◆ EXERCISE:
Copy, from the listing, every line in which the string "found" is present.

◆ DATA SECTION:
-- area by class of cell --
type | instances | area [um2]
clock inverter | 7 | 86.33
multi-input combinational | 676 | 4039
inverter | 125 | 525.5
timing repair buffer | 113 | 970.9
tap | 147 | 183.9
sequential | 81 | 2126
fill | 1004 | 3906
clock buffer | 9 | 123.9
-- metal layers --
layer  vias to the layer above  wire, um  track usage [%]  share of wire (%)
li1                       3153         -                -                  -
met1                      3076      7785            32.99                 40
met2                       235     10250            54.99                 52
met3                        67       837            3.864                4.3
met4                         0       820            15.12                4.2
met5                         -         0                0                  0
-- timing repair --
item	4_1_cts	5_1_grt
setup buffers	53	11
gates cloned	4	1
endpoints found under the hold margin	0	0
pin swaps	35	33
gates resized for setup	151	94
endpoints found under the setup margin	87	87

◆ RESULT FOR THIS EXERCISE:
endpoints found under the hold margin	0	0
endpoints found under the setup margin	87	87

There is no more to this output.